Hun moeder, ongerust, stond hen al op te wachten, een donker silhouet in de lichte deuropening.
- Mien God wat hebt ze 't heete. En wat zeet ze d'r oet! Dat hei'j der van a' j te late vot goat. Dan mu'n se zik repm, ze raakt bezweet en dan hebt ze 't zo te pakng. De tafel was gedekt. Evenals op de Kiekert slurpten de vader en de knechts een dampende soep. Jannoa en Gatjan, veilig maar nog trillend, slopen naar hun plaats en toen de buitendeur gesloten werd ontspanden hun zenuwen zich in eenzelfde lange zucht. Maar die ontspanning was van korte duur. Plotseling werd er op de deur geklopt, twee droge tikken. Twee tikken van een hand, die bepaald niets anders was dan een stuk hout. De vader riep kalm: kom ter mèèr in!
Langzaam draaide de deur en op de drempel van de nacht verscheen ............ Kreejnschiwiw: de vale hoed, de oude gele overjas. Hij hield een stok in de hand en toen hij zijn vilthoed afnam zag men, dat hij een soort gezicht had, een oud gezicht van armoede en ellende. En schiwiw, zonder in het licht vooruit te treden, alsof hij alleen maar in de schaduw vermocht te leven, Kreejnschiwiw beefde.

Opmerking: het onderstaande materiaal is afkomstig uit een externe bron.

**src/hdl/g4oled_pkg.sv**
```systemverilog
// Shared types, constants and the controller start-up table for the grayscale OLED writer.
// Used by every module under hdl except g4oled_ram; it has no dependencies of its own.
package g4oled_pkg;

  // Panel geometry and the packed shadow frame (two pixels per byte).
  localparam int PANEL_WIDTH  = 128;
  localparam int PANEL_HEIGHT = 96;
  localparam int ROW_BYTES    = (PANEL_WIDTH + 1) / 2;
  localparam int FRAME_BYTES  = ROW_BYTES * PANEL_HEIGHT;
  localparam int ADDR_W       = $clog2(FRAME_BYTES);
  localparam int CMP_W        = 9;

  // Input function codes.
  localparam logic FUNC_PIXEL = 1'b0;
  localparam logic FUNC_INIT  = 1'b1;

  // Controller command bytes.
  localparam logic [7:0] CMD_SET_COL = 8'h15;
  localparam logic [7:0] CMD_SET_ROW = 8'h75;
  localparam logic [7:0] CMD_NOP     = 8'he3;

  // Byte sequencer.
  localparam int INIT_BYTES  = 62;
  localparam int PIXEL_BYTES = 7;
  localparam int STEP_W      = $clog2(INIT_BYTES);

  localparam logic [STEP_W-1:0] PX_COL_CMD  = STEP_W'(0);
  localparam logic [STEP_W-1:0] PX_COL_LO   = STEP_W'(1);
  localparam logic [STEP_W-1:0] PX_COL_HI   = STEP_W'(2);
  localparam logic [STEP_W-1:0] PX_ROW_CMD  = STEP_W'(3);
  localparam logic [STEP_W-1:0] PX_ROW_LO   = STEP_W'(4);
  localparam logic [STEP_W-1:0] PX_ROW_HI   = STEP_W'(5);
  localparam logic [STEP_W-1:0] PX_DATA     = STEP_W'(6);

  // Command queue between the front end and the byte sequencer.
  localparam int QUEUE_DEPTH = 2;
  localparam int QPTR_W      = (QUEUE_DEPTH > 1) ? $clog2(QUEUE_DEPTH) : 1;
  localparam int QCNT_W      = $clog2(QUEUE_DEPTH + 1);

  typedef enum logic {
    FS_CLEAR,
    FS_RUN
  } front_state_t;

  // One queued job: a whole start-up sequence or one pixel update.
  typedef struct packed {
    logic       is_init;
    logic [5:0] col;
    logic [6:0] row;
    logic [7:0] pix_byte;
  } cmd_desc_t;

  // Start-up command table. Every burst ends in a NOP byte, and NOP appears nowhere else.
  function automatic logic [7:0] init_byte(input logic [STEP_W-1:0] idx);
    logic [7:0] b;
    unique case (idx)
      6'd0:  b = 8'hfd;  6'd1:  b = 8'h12;  6'd2:  b = 8'he3;
      6'd3:  b = 8'hae;  6'd4:  b = 8'he3;
      6'd5:  b = 8'h94;  6'd6:  b = 8'h00;  6'd7:  b = 8'he3;
      6'd8:  b = 8'ha8;  6'd9:  b = 8'd95;  6'd10: b = 8'he3;
      6'd11: b = 8'h81;  6'd12: b = 8'hb7;  6'd13: b = 8'he3;
      6'd14: b = 8'h82;  6'd15: b = 8'h3f;  6'd16: b = 8'he3;
      6'd17: b = 8'ha0;  6'd18: b = 8'h52;  6'd19: b = 8'he3;
      6'd20: b = 8'ha1;  6'd21: b = 8'h00;  6'd22: b = 8'he3;
      6'd23: b = 8'ha2;  6'd24: b = 8'h00;  6'd25: b = 8'he3;
      6'd26: b = 8'ha4;  6'd27: b = 8'he3;
      6'd28: b = 8'hb1;  6'd29: b = 8'h11;  6'd30: b = 8'he3;
      6'd31: b = 8'hb2;  6'd32: b = 8'h23;  6'd33: b = 8'he3;
      6'd34: b = 8'hb3;  6'd35: b = 8'he2;  6'd36: b = 8'he3;
      6'd37: b = 8'hb8;  6'd38: b = 8'd1;   6'd39: b = 8'd2;
      6'd40: b = 8'd3;   6'd41: b = 8'd4;   6'd42: b = 8'd5;
      6'd43: b = 8'd6;   6'd44: b = 8'd8;   6'd45: b = 8'd10;
      6'd46: b = 8'd12;  6'd47: b = 8'd14;  6'd48: b = 8'd16;
      6'd49: b = 8'd19;  6'd50: b = 8'd22;  6'd51: b = 8'd26;
      6'd52: b = 8'd30;  6'd53: b = 8'he3;
      6'd54: b = 8'hbb;  6'd55: b = 8'h01;  6'd56: b = 8'he3;
      6'd57: b = 8'hbc;  6'd58: b = 8'h3f;  6'd59: b = 8'he3;
      6'd60: b = 8'haf;  6'd61: b = 8'he3;
      default: b = CMD_NOP;
    endcase
    return b;
  endfunction

endpackage

```
**src/hdl/g4oled_queue.sv**
```systemverilog
// Short job queue between the front end and the byte sequencer.
// Depends on g4oled_pkg for the job descriptor and the queue depth.
module g4oled_queue import g4oled_pkg::*; (
  input  logic      clk,
  input  logic      rst_n,
  input  logic      push,
  input  cmd_desc_t push_desc,
  output logic      full,
  input  logic      pop,
  output logic      head_valid,
  output cmd_desc_t head_desc
);

  cmd_desc_t             slot_r [QUEUE_DEPTH];
  logic [QPTR_W-1:0]     wr_ptr_r, wr_ptr_nxt;
  logic [QPTR_W-1:0]     rd_ptr_r, rd_ptr_nxt;
  logic [QCNT_W-1:0]     count_r, count_nxt;

  function automatic logic [QPTR_W-1:0] ptr_inc(input logic [QPTR_W-1:0] p);
    return (p == QPTR_W'(QUEUE_DEPTH - 1)) ? '0 : p + QPTR_W'(1);
  endfunction

  always_comb begin
    full       = (count_r == QCNT_W'(QUEUE_DEPTH));
    head_valid = (count_r != '0);
    head_desc  = slot_r[rd_ptr_r];
    wr_ptr_nxt = push ? ptr_inc(wr_ptr_r) : wr_ptr_r;
    rd_ptr_nxt = pop ? ptr_inc(rd_ptr_r) : rd_ptr_r;
    count_nxt  = count_r + QCNT_W'(push) - QCNT_W'(pop);
  end

  always_ff @(posedge clk) begin
    if (!rst_n) begin
      wr_ptr_r <= '0;
      rd_ptr_r <= '0;
      count_r  <= '0;
    end else begin
      wr_ptr_r <= wr_ptr_nxt;
      rd_ptr_r <= rd_ptr_nxt;
      count_r  <= count_nxt;
    end
  end

  always_ff @(posedge clk) begin
    if (push) begin
      slot_r[wr_ptr_r] <= push_desc;
    end
  end

endmodule

```
**config.mk**
```make
export PLATFORM = sky130hd
export DESIGN_NAME = g4oled_queue
export DESIGN_NICKNAME = d
export VERILOG_FILES = /design/src/hdl/g4oled_pkg.sv /design/src/hdl/g4oled_queue.sv
export SDC_FILE = /design/constraint.sdc
export NUM_CORES = 1
export LEC_CHECK = 0
export BUFFER_PORTS_ARGS = -buffer_cell sky130_fd_sc_hd__buf_4
export CAP_MARGIN = 20
export CORE_ASPECT_RATIO = 1.25
export CORE_MARGIN = 5
export CORE_UTILIZATION = 51
export CTS_BUF_LIST = sky130_fd_sc_hd__clkbuf_8 sky130_fd_sc_hd__clkbuf_16
export CTS_CLUSTER_SIZE = 30
export DETAILED_ROUTE_END_ITERATION = 6
export PLACE_DENSITY = 0.79
export SYNTH_ARGS = -nofsm -noshare
export SYNTH_HDL_FRONTEND = slang
export SYNTH_SLANG_ARGS = --single-unit
export TNS_END_PERCENT = 100
```
**constraint.sdc**
```tcl
create_clock -name clk -period 2.25 [get_ports clk]
set_input_delay 0.1125 -clock clk [delete_from_list [all_inputs] [get_ports clk]]
set_output_delay 0.1125 -clock clk [all_outputs]
set_load 0.02 [all_outputs]
```
==> results.sh <==
export IMPL_final_max_slew_viols=0
export IMPL_cp_start_kind="flip-flop"
export IMPL_postRouteAntennaNets=0
export IMPL_criticalPathCategory="reg -> out"
export IMPL_total_grt_overflow=0
export IMPL_post_drt_wl_per_cell_um=16.4
export IMPL_clockBufferDepth=2
export IMPL_cts_htree_levels=2
export IMPL_finClkSkew_ns=0.00738
export IMPL_grt_pass1_wl_um=5330
export IMPL_synth_largest_area_cell="sky130_fd_sc_hd__edfxtp_1"
export IMPL_gp_routability_congestion=0.681
export IMPL_ys_types=12
export IMPL_report_final_hold_viol_count=0
export IMPL_worst_pin_slew_ns=0.525
export IMPL_fin_crit_sh_pct=78.1
export IMPL_rsz0062_at_grt="no"
export IMPL_coreArea_mm2=0.00348
export IMPL_detail_route_drc_violations=0
export IMPL_critPathCaptureType="primary output"
export IMPL_numPortBuffers=49
export IMPL_finalInstanceArea_mm2=0.00258
export IMPL_pre_cts_ws_ns=0.777
export IMPL_overall_global_routing_usage_pct=14.3
export IMPL_design_portCount=50
export IMPL_peakVddDrop_mv=0.717
export IMPL_drt_iter0_drc=43
export IMPL_post_drt_via_cell_ratio=4.91
export IMPL_floorplan_die_area_mm2=0.00487
export IMPL_max_cap_violations=0
export IMPL_timing_hold_ws_ns=0.0113
export IMPL_num_vias=1016
export IMPL_fmax_mhz=569
export IMPL_finish_net_count=195
export IMPL_grt_start_max_net_pins=16
export IMPL_worst_setup_hold_path_clk_slew_ns=0.09
export IMPL_setup_slack_ns=0.492
export IMPL_clock_insertion_delay_worst_skew_ns=0.29
export IMPL_post_route_cells_drive_above_1_share_pct=50.0
export IMPL_outcome="finished, final reports clean"
export IMPL_initial_core_util_pct=52.2
export IMPL_cts_tree="built"
export IMPL_instance_count_of_the_mapped_netlist=89
export IMPL_min_path_type="in -> reg"
export IMPL_timing_critical_path_arrival_ns=1.65
export IMPL_ys_seq_area_share_pct=78.1
export IMPL_post_dp_hpwl_um=2270
export IMPL_dieHeight_um=76.8
export IMPL_netlist_area_mm2=0.00182
export IMPL_period_minus_slack_ns=1.76
export IMPL_finalSetupViolCount=0
export IMPL_synth_nets=117
export IMPL_ctsResizeCount=0
export IMPL_clkSinkCount=49
export IMPL_slew_headroom_pct=64.8
export IMPL_die_width_um=63.4
export IMPL_required_ns=2.14
export IMPL_largest_fanout_on_the_critical_path=13
export IMPL_clockRootBuffer="sky130_fd_sc_hd__clkbuf_8"
export IMPL_place_area_mm2=0.00225
export IMPL_synthToLayoutAreaGrowth_pct=41.9
export IMPL_total_leakage_power_nw=1.01
export IMPL_ys_ff_latch=49
export IMPL_yosys_warnings=0
export IMPL_totalNegativeSetupSlack_ns=0
export IMPL_drt_pass1_iter_count=4
export IMPL_initial_antenna_violation_count=0
export IMPL_cts_buffers=5
export IMPL_cellPowerDensity_mw_per_mm2=800
export IMPL_synth_area_leaders="sky130_fd_sc_hd__edfxtp_1, sky130_fd_sc_hd__mux2_2, sky130_fd_sc_hd__dfxtp_1, sky130_fd_sc_hd__and2_1, sky130_fd_sc_hd__ha_1"
export IMPL_vias_in_the_first_global_route=1145
export IMPL_synth_area_per_cell_um2=20.4
export IMPL_ant_diodes=0
export IMPL_synth_top_area_share_pct=72.6
export IMPL_rows=24
export IMPL_finalWirelength_um=3400
==> worst max-delay path, stage by stage, from the launching register on <==
cell	delay [ns]
sky130_fd_sc_hd__dfxtp_1	0.64
sky130_fd_sc_hd__buf_12	0.21
sky130_fd_sc_hd__mux2_2	0.34
sky130_fd_sc_hd__buf_4	0.16
==> report_power, final <==
group	switching [mW]	internal (mW)	leakage, nW
logic	0.158	0.195	0.494
registers	0.0245	1.05	0.455
clock network	0.277	0.361	0.0574
==> cells in the mapped netlist (all sizes together) <==
cell type  instances
nor2b              4
xnor3              1
buf                2
or2                1
mux2              22
edfxtp            44
xor2               1
dfxtp              5
o21a               1
and2               4
inv                2
ha                 2
==> path summary, 6_finish.rpt <==
kind                       from       endpoint  slack, ns  cells past startpoint
setup / recovery      flip-flop  head_desc[17]       0.49                      3
hold / removal    push_desc[13]  slot_r[1][13]       0.01                      1
setup reg to reg       wr_ptr_r  slot_r[0][20]       0.86                      2
hold reg to reg        rd_ptr_r       rd_ptr_r       0.59                      2
==> logic make-up after synthesis <==
family / share of synthesized area, %
flops: 78.1
mux: 13.6
simple gates: 3.09
buf+inv: 1.65
xor+xnor: 1.72
fa+ha+maj: 1.38
compound gates: 0.413
==> state kept, by name, indices dropped and copies added (netlist names), named ones only <==
register  flops
wr_ptr_r      1
slot_r       44
rd_ptr_r      1
count_r       2
==> layer usage <==
layer  GRT usage, %  routed length (um)  vias to the layer above
met3           5.56                 242                        6
met4           5.82                  61                        0
li1               -                   -                      492
met2           26.0                1940                       34
met1           14.2                1160                      484
met5              0                   0                        -
==> stage by stage <==
step / total power, mW / utilization (%) / std cells
CTS: 2.07 / 72.4 / 201
global route: 2.14 / 74.1 / 207
floorplan: 1.27 / - / 89
detailed placement: 1.42 / 64.6 / 178
global placement: 1.41 / 64.6 / 178
finish: 2.06 / 74.1 / 207
==> cell type report <==
type | instances | area, um^2
clock buffer | 6 | 82.6
clock inverter | 2 | 37.5
fill | 212 | 902
inverter | 2 | 7.51
multi-input combinational | 36 | 370
sequential | 49 | 1420
tap | 39 | 48.8
timing repair buffer | 73 | 613
==> timing repair <==
| action | CTS | global route |
|---|---|---|
| setup buffers | 0 | 0 |
| hold endpoints to repair | 30 | 11 |
| hold buffers | 15 | 6 |
==> layout by cell type, fill, tap and decap left out <==
cell type,netlist,routed
sky130_fd_sc_hd__buf_12,0,1
sky130_fd_sc_hd__buf_4,0,51
sky130_fd_sc_hd__ha_1,2,2
sky130_fd_sc_hd__nor2b_2,0,1
sky130_fd_sc_hd__o21a_1,1,1
sky130_fd_sc_hd__inv_1,2,2
sky130_fd_sc_hd__bufinv_16,0,1
sky130_fd_sc_hd__dlygate4sd3_1,0,21
sky130_fd_sc_hd__and2_1,4,4
sky130_fd_sc_hd__xor2_1,1,1
sky130_fd_sc_hd__mux2_2,22,22
sky130_fd_sc_hd__nor2b_1,4,3
sky130_fd_sc_hd__or2_2,1,1
sky130_fd_sc_hd__xnor3_1,1,1
sky130_fd_sc_hd__edfxtp_1,44,44
sky130_fd_sc_hd__clkbuf_8,0,6
sky130_fd_sc_hd__clkinvlp_4,0,1
sky130_fd_sc_hd__dfxtp_1,5,5
Note: power is estimated with default switching activity, not from simulation.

- Heren en dames, zou er misschien nog een klein hoekje in de stal over zijn voor een arme vermoeide man.
- Mèer blaksem! riep de vader uit met een luide lach, ie 'ebt de vodn 'epikt van Toonemaansdieks zienen veugelverskrikker. De grijsaard sloeg de ogen neer.
- Neem me niet kwalijk, zei hij, ze waren beter dan de mijne.
- Vooruit, smiet oe dale mien man en et oe zat!
Jannoa en Gatjan keken elkaar strak aan. Opeens barstte Jannoa in huilen uit. Gatjan kreeg een waanzinnige lachbui. En de moeder, stom verwonderd, zonder te begrijpen, bracht ze gauw naar bed.